== Prompt ==
Up to and including the line containing "localparam logic [2:0] STATUS_OK", retype each line of the listing below exactly, beginning with the first.

Content starts

==> src/hw/rtl/sus_pkg.sv <==
// Shared types and codes of the sorted set core.
package sus_pkg;

    typedef enum logic [1:0] {
        MODE_INSERT = 2'd0,
        MODE_REMOVE = 2'd1,
        MODE_CLEAR  = 2'd2,
        MODE_READ   = 2'd3
    } mode_t;

    localparam logic [2:0] STATUS_OK      = 3'd0;
    localparam logic [2:0] STATUS_PRESENT = 3'd1;
    localparam logic [2:0] STATUS_ABSENT  = 3'd2;
    localparam logic [2:0] STATUS_FULL    = 3'd3;
    localparam logic [2:0] STATUS_EMPTY   = 3'd4;
    localparam logic [2:0] STATUS_RANK    = 3'd5;

    localparam int MODE_BITS   = 2;
    localparam int INPUT_BITS  = 32;
    localparam int RANK_BITS   = 4;
    localparam int STATUS_BITS = 3;
    localparam int COUNT_BITS  = 5;

    // Commands from the controller to the datapath.
    typedef struct packed {
        logic load;
        logic exec;
    } ctrl_cmd_t;

endpackage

Content ends

== Task result ==
==> src/hw/rtl/sus_pkg.sv <==
// Shared types and codes of the sorted set core.
package sus_pkg;

    typedef enum logic [1:0] {
        MODE_INSERT = 2'd0,
        MODE_REMOVE = 2'd1,
        MODE_CLEAR  = 2'd2,
        MODE_READ   = 2'd3
    } mode_t;

    localparam logic [2:0] STATUS_OK      = 3'd0;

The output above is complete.